Among them is is Leyla Yunus, director of the Institute for Peace and Democracy, who is awaiting trial for what campaigners say are "spurious" charges, including treason and illegal entrepreneurship.

Khadija Ismayilova
Investigative journalist Khadija Ismayilova's investigative journalism into corruption in Azerbaijan has landed her in custodyGetty

Khadija Ismayilova, a journalist for Radio Free Europe/Radio Liberty who has investigated the allegedly corrupt but lucrative business links of the ruling Aliyev and Pashyeva families, has also been detained on charges including "abuse of power and inciting someone to attempt suicide".

"Sport isn't above human rights," said Gulnara Akhundova, an Azerbaijani activist in exile and a part of the Sport for Rights campaign.

"In the run-­up to the European Games, the government of Azerbaijan has arrested the country's most prominent human rights defenders and journalists – yet the President of the European Olympic Committees has praised its leadership.

"This is another damning indictment of the morals of international sport."

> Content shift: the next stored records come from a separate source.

===== config.mk =====
export PLATFORM = sky130hd
export DESIGN_NAME = byte_budget_lru_cache_flat
export DESIGN_NICKNAME = d
export VERILOG_FILES = /design/src/sv/bblc_pkg.sv /design/src/sv/bblc_req_if.sv /design/src/sv/bblc_rsp_if.sv /design/src/sv/byte_budget_lru_cache.sv /design/src/flat_wrapper.sv
export SDC_FILE = /design/constraint.sdc
export NUM_CORES = 2
export LEC_CHECK = 0
export ABC_AREA = 0
export BUFFER_PORTS_ARGS = -buffer_cell sky130_fd_sc_hd__buf_2
export CAP_MARGIN = 20
export CORE_ASPECT_RATIO = 1.25
export CORE_MARGIN = 4
export CORE_UTILIZATION = 43
export DETAILED_ROUTE_END_ITERATION = 8
export GPL_TIMING_DRIVEN = 0
export PLACE_DENSITY = 0.59
export SYNTH_ARGS = -nofsm -noshare
export SYNTH_HDL_FRONTEND = slang
export SYNTH_SLANG_ARGS = --single-unit

===== constraint.sdc =====
create_clock -name clk -period 15.7 [get_ports clk]
set_input_delay 0 -clock clk [delete_from_list [all_inputs] [get_ports clk]]
set_output_delay 0 -clock clk [all_outputs]
set_load 0.05 [all_outputs]

===== src/sv/bblc_pkg.sv =====
`default_nettype none

package bblc_pkg;

	localparam int ENTRIES    = 16;
	localparam int KEY_BITS   = 32;
	localparam int SIZE_BITS  = 24;
	localparam int IDX_W      = $clog2(ENTRIES);
	localparam int CNT_W      = $clog2(ENTRIES + 1);
	localparam int EVICT_W    = 5;
	localparam int APB_ADDR_W = 2;
	localparam int APB_DATA_W = 32;

	localparam logic [SIZE_BITS-1:0]  BUDGET_RESET     = SIZE_BITS'(65536);
	localparam logic [APB_ADDR_W-1:0] ADDR_BYTE_BUDGET = APB_ADDR_W'(0);

	typedef logic [IDX_W-1:0]     idx_t;
	typedef logic [CNT_W-1:0]     cnt_t;
	typedef logic [KEY_BITS-1:0]  key_t;
	typedef logic [SIZE_BITS-1:0] size_t_t;
	typedef logic [EVICT_W-1:0]   evict_t;

	typedef enum logic [7:0] {
		ST_IDLE   = 8'b0000_0001,
		ST_LOOKUP = 8'b0000_0010,
		ST_HIT    = 8'b0000_0100,
		ST_CHECK  = 8'b0000_1000,
		ST_SCAN   = 8'b0001_0000,
		ST_EVICT  = 8'b0010_0000,
		ST_INSERT = 8'b0100_0000,
		ST_DONE   = 8'b1000_0000
	} state_t;

endpackage

`default_nettype wire


===== src/sv/bblc_req_if.sv =====
`default_nettype none

interface bblc_req_if import bblc_pkg::*; ();
	logic    valid;
	logic    ready;
	key_t    key_id;
	size_t_t item_size;

	modport source (output valid, output key_id, output item_size, input ready);
	modport sink (input valid, input key_id, input item_size, output ready);
endinterface

`default_nettype wire


===== src/sv/bblc_rsp_if.sv =====
`default_nettype none

interface bblc_rsp_if import bblc_pkg::*; ();
	logic    valid;
	logic    ready;
	logic    hit;
	logic    stored;
	evict_t  evicted_count;
	size_t_t bytes_in_use;

	modport source (output valid, output hit, output stored, output evicted_count,
		output bytes_in_use, input ready);
	modport sink (input valid, input hit, input stored, input evicted_count,
		input bytes_in_use, output ready);
endinterface

`default_nettype wire


===== src/sv/byte_budget_lru_cache.sv =====
// channel   dir   beat contents
// -------   ---   ------------------------------------------------
// req       in    key_id, item_size
// rsp       out   hit, stored, evicted_count, bytes_in_use
// apb       in    byte_budget at address 0, read back on prdata
//
// one shared compare unit walks the 16 slots, one slot a cycle
// hit: lookup stops at the matching slot, then ST_HIT and ST_DONE, which loads the rsp beat
// miss: lookup of all 16 slots, ST_CHECK, ST_INSERT if stored, ST_DONE; each eviction adds ST_SCAN, ST_EVICT
// each eviction is a full 16-slot scan for the least recent entry
// reset clears all valid bits at once, no clearing pass
// req is taken only when idle, in the cycle after the rsp beat is loaded; a held rsp beat stalls it
`default_nettype none

module byte_budget_lru_cache import bblc_pkg::*; (
	input  wire logic                  clk,
	input  wire logic                  arst_n,
	bblc_req_if.sink                   req,
	bblc_rsp_if.source                 rsp,
	input  wire logic                  psel,
	input  wire logic                  penable,
	input  wire logic                  pwrite,
	input  wire logic [APB_ADDR_W-1:0] paddr,
	input  wire logic [APB_DATA_W-1:0] pwdata,
	output logic      [APB_DATA_W-1:0] prdata,
	output logic                       pready
);

	state_t              state_q;
	idx_t                idx_q;
	key_t                key_q;
	size_t_t             size_q;
	logic [ENTRIES-1:0]  valid_q;
	cnt_t                count_q;
	size_t_t             used_q;
	size_t_t             budget_q;
	idx_t                found_idx_q;
	idx_t                found_rank_q;
	idx_t                free_idx_q;
	logic                free_ok_q;
	idx_t                best_idx_q;
	idx_t                best_rank_q;
	logic                best_ok_q;
	logic                hit_q;
	logic                stored_q;
	evict_t              evicted_q;
	logic                rsp_valid_q;
	logic                rsp_hit_q;
	logic                rsp_stored_q;
	evict_t              rsp_evicted_q;
	size_t_t             rsp_bytes_q;

	key_t                slot_key_q  [ENTRIES];
	size_t_t             slot_bytes_q[ENTRIES];
	idx_t                slot_rank_q [ENTRIES];

	logic                last_slot;
	logic                key_match;
	idx_t                rank_here;
	logic                over_budget;
	logic                fits;
	logic                table_full;
	size_t_t             victim_bytes;
	size_t_t             used_after_evict;
	logic                cfg_write;

	assign last_slot    = (idx_q == IDX_W'(ENTRIES - 1));
	assign key_match    = valid_q[idx_q] && (slot_key_q[idx_q] == key_q);
	assign rank_here    = slot_rank_q[idx_q];
	assign over_budget  = ({1'b0, used_q} + {1'b0, size_q}) > {1'b0, budget_q};
	assign fits         = (size_q <= budget_q);
	assign table_full   = (count_q == CNT_W'(ENTRIES));
	assign victim_bytes = slot_bytes_q[best_idx_q];
	assign used_after_evict = (used_q >= victim_bytes) ? (used_q - victim_bytes) : '0;
	assign cfg_write    = psel && penable && pwrite && (paddr == ADDR_BYTE_BUDGET);

	assign req.ready         = (state_q == ST_IDLE);
	assign rsp.valid         = rsp_valid_q;
	assign rsp.hit           = rsp_hit_q;
	assign rsp.stored        = rsp_stored_q;
	assign rsp.evicted_count = rsp_evicted_q;
	assign rsp.bytes_in_use  = rsp_bytes_q;

	assign pready = 1'b1;
	assign prdata = (paddr == ADDR_BYTE_BUDGET) ? APB_DATA_W'(budget_q) : '0;

	always_ff @(posedge clk or negedge arst_n) begin
		if (!arst_n) begin
			state_q       <= ST_IDLE;
			idx_q         <= '0;
			key_q         <= '0;
			size_q        <= '0;
			valid_q       <= '0;
			count_q       <= '0;
			used_q        <= '0;
			budget_q      <= BUDGET_RESET;
			found_idx_q   <= '0;
			found_rank_q  <= '0;
			free_idx_q    <= '0;
			free_ok_q     <= 1'b0;
			best_idx_q    <= '0;
			best_rank_q   <= '0;
			best_ok_q     <= 1'b0;
			hit_q         <= 1'b0;
			stored_q      <= 1'b0;
			evicted_q     <= '0;
			rsp_valid_q   <= 1'b0;
			rsp_hit_q     <= 1'b0;
			rsp_stored_q  <= 1'b0;
			rsp_evicted_q <= '0;
			rsp_bytes_q   <= '0;
		end else begin
			if (cfg_write) begin
				budget_q <= pwdata[SIZE_BITS-1:0];
			end
			if (rsp_valid_q && rsp.ready && (state_q != ST_DONE)) begin
				rsp_valid_q <= 1'b0;
			end
			case (state_q)
				ST_IDLE: begin
					if (req.valid) begin
						key_q     <= req.key_id;
						size_q    <= req.item_size;
						idx_q     <= '0;
						free_ok_q <= 1'b0;
						hit_q     <= 1'b0;
						stored_q  <= 1'b0;
						evicted_q <= '0;
						state_q   <= ST_LOOKUP;
					end
				end
				ST_LOOKUP: begin
					if (!valid_q[idx_q] && !free_ok_q) begin
						free_ok_q  <= 1'b1;
						free_idx_q <= idx_q;
					end
					if (key_match) begin
						found_idx_q  <= idx_q;
						found_rank_q <= rank_here;
						state_q      <= ST_HIT;
					end else if (last_slot) begin
						state_q <= ST_CHECK;
					end else begin
						idx_q <= idx_q + 1'b1;
					end
				end
				ST_HIT: begin
					hit_q   <= 1'b1;
					state_q <= ST_DONE;
				end
				ST_CHECK: begin
					if ((over_budget && (count_q != '0)) || (fits && table_full)) begin
						idx_q     <= '0;
						best_ok_q <= 1'b0;
						state_q   <= ST_SCAN;
					end else if (fits) begin
						state_q <= ST_INSERT;
					end else begin
						state_q <= ST_DONE;
					end
				end
				ST_SCAN: begin
					if (valid_q[idx_q] && (!best_ok_q || (rank_here > best_rank_q))) begin
						best_ok_q   <= 1'b1;
						best_idx_q  <= idx_q;
						best_rank_q <= rank_here;
					end
					if (last_slot) begin
						state_q <= ST_EVICT;
					end else begin
						idx_q <= idx_q + 1'b1;
					end
				end
				ST_EVICT: begin
					valid_q[best_idx_q] <= 1'b0;
					used_q    <= used_after_evict;
					count_q   <= count_q - 1'b1;
					evicted_q <= evicted_q + 1'b1;
					if (!free_ok_q || (best_idx_q < free_idx_q)) begin
						free_ok_q  <= 1'b1;
						free_idx_q <= best_idx_q;
					end
					state_q <= ST_CHECK;
				end
				ST_INSERT: begin
					valid_q[free_idx_q] <= 1'b1;
					used_q   <= used_q + size_q;
					count_q  <= count_q + 1'b1;
					stored_q <= 1'b1;
					state_q  <= ST_DONE;
				end
				ST_DONE: begin
					if (!rsp_valid_q || rsp.ready) begin
						rsp_valid_q   <= 1'b1;
						rsp_hit_q     <= hit_q;
						rsp_stored_q  <= stored_q;
						rsp_evicted_q <= evicted_q;
						rsp_bytes_q   <= used_q;
						state_q       <= ST_IDLE;
					end
				end
				default: begin
					state_q <= ST_IDLE;
				end
			endcase
		end
	end

	// slot payload, read only where the valid bit is set
	always_ff @(posedge clk) begin
		for (int i = 0; i < ENTRIES; i++) begin
			if (state_q == ST_HIT) begin
				if (IDX_W'(i) == found_idx_q) begin
					slot_rank_q[i] <= '0;
				end else if (valid_q[i] && (slot_rank_q[i] < found_rank_q)) begin
					slot_rank_q[i] <= slot_rank_q[i] + 1'b1;
				end
			end else if (state_q == ST_INSERT) begin
				if (IDX_W'(i) == free_idx_q) begin
					slot_key_q[i]   <= key_q;
					slot_bytes_q[i] <= size_q;
					slot_rank_q[i]  <= '0;
				end else if (valid_q[i]) begin
					slot_rank_q[i] <= slot_rank_q[i] + 1'b1;
				end
			end
		end
	end

`ifndef SYNTHESIS
	a_count_tracks_valid: assert property (@(posedge clk) disable iff (!arst_n)
		$countones(valid_q) == int'(count_q))
		else $error("slot count differs from valid bits");

	a_empty_holds_no_bytes: assert property (@(posedge clk) disable iff (!arst_n)
		(count_q == '0) |-> (used_q == '0))
		else $error("bytes in use with an empty table");

	a_hit_is_pure: assert property (@(posedge clk) disable iff (!arst_n)
		(rsp.valid && rsp.hit) |-> (!rsp.stored && (rsp.evicted_count == '0)))
		else $error("hit beat reports a store or eviction");

	a_insert_into_free: assert property (@(posedge clk) disable iff (!arst_n)
		(state_q == ST_INSERT) |-> (free_ok_q && !valid_q[free_idx_q]))
		else $error("insert into an occupied slot");
`endif

endmodule

`default_nettype wire

===== src/flat_wrapper.sv =====
// flat-port wrapper written by rule: the top's interface ports become plain ports
module byte_budget_lru_cache_flat import bblc_pkg::*;
  (clk, arst_n, psel, penable, pwrite, paddr, pwdata, prdata, pready, req_valid, req_key_id, req_item_size, req_ready, rsp_valid, rsp_hit, rsp_stored, rsp_evicted_count, rsp_bytes_in_use, rsp_ready);
  bblc_req_if req_i ();
  bblc_rsp_if rsp_i ();
  input  wire logic clk;
  input  wire logic arst_n;
  input  wire logic psel;
  input  wire logic penable;
  input  wire logic pwrite;
  input  wire logic [APB_ADDR_W-1:0] paddr;
  input  wire logic [APB_DATA_W-1:0] pwdata;
  output logic      [APB_DATA_W-1:0] prdata;
  output logic pready;
  input wire logic [$bits(req_i.valid)-1:0] req_valid;
  input wire logic [$bits(req_i.key_id)-1:0] req_key_id;
  input wire logic [$bits(req_i.item_size)-1:0] req_item_size;
  output wire logic [$bits(req_i.ready)-1:0] req_ready;
  output wire logic [$bits(rsp_i.valid)-1:0] rsp_valid;
  output wire logic [$bits(rsp_i.hit)-1:0] rsp_hit;
  output wire logic [$bits(rsp_i.stored)-1:0] rsp_stored;
  output wire logic [$bits(rsp_i.evicted_count)-1:0] rsp_evicted_count;
  output wire logic [$bits(rsp_i.bytes_in_use)-1:0] rsp_bytes_in_use;
  input wire logic [$bits(rsp_i.ready)-1:0] rsp_ready;
  assign req_i.valid = req_valid;
  assign req_i.key_id = req_key_id;
  assign req_i.item_size = req_item_size;
  assign req_ready = req_i.ready;
  assign rsp_valid = rsp_i.valid;
  assign rsp_hit = rsp_i.hit;
  assign rsp_stored = rsp_i.stored;
  assign rsp_evicted_count = rsp_i.evicted_count;
  assign rsp_bytes_in_use = rsp_i.bytes_in_use;
  assign rsp_i.ready = rsp_ready;
  byte_budget_lru_cache u_core (.clk(clk), .arst_n(arst_n), .req(req_i), .rsp(rsp_i), .psel(psel), .penable(penable), .pwrite(pwrite), .paddr(paddr), .pwdata(pwdata), .prdata(prdata), .pready(pready));
endmodule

EOC President Patrick Hickey had said in April 2015 that it "has been an absolute pleasure working with the Azerbaijani leadership. Your professionalism and focus has never failed to impress us."

The Aliyev government is accused of "sportswashing", a term which Sport for Right defines as "attempting to distract from its human rights record with prestigious sponsorship and hosting of events including the European Grand Prix 2016, matches in the 2020 European football championship and this month, Olympic spin­off the European Games."

Azerbaijan wants to build closer ties with the Western world, but it does not want to loosen its grip on civil society to do so. The pre-Games crackdown suggests this stance is not about to change, despite the wave of negative publicity for Azerbaijan.

Just days before the Games were due to start, the government barred the human rights group Amnesty International from entering the country. Amnesty had been planning to meet with activists and campaign for the release of Azeri political prisoners. Azerbaijan officials at the Embassy in London claim the Amnesty visit has been "postponed", not cancelled.

This is because "in view of the fact that such a large scale sports event is taking place, the Embassy is not in a position to assist the mission," said Polad Mammadov, a spokesman for the Embassy of Azerbaijan in London.

"Regarding allegations about the so-called 'crackdown' on human rights defenders and restrictions on the media, we would like to make it clear that fundamental rights including the freedom of press and freedom of expression are constitutional rights and guaranteed and protected by the relevant laws of Azerbaijan," Mammadov said.

"It is unfortunate that certain individual cases where professionals breach the law and tend to use their political views as a shield, are generalised. Law is only called law when it is applied universally; otherwise it becomes an instrument of repression."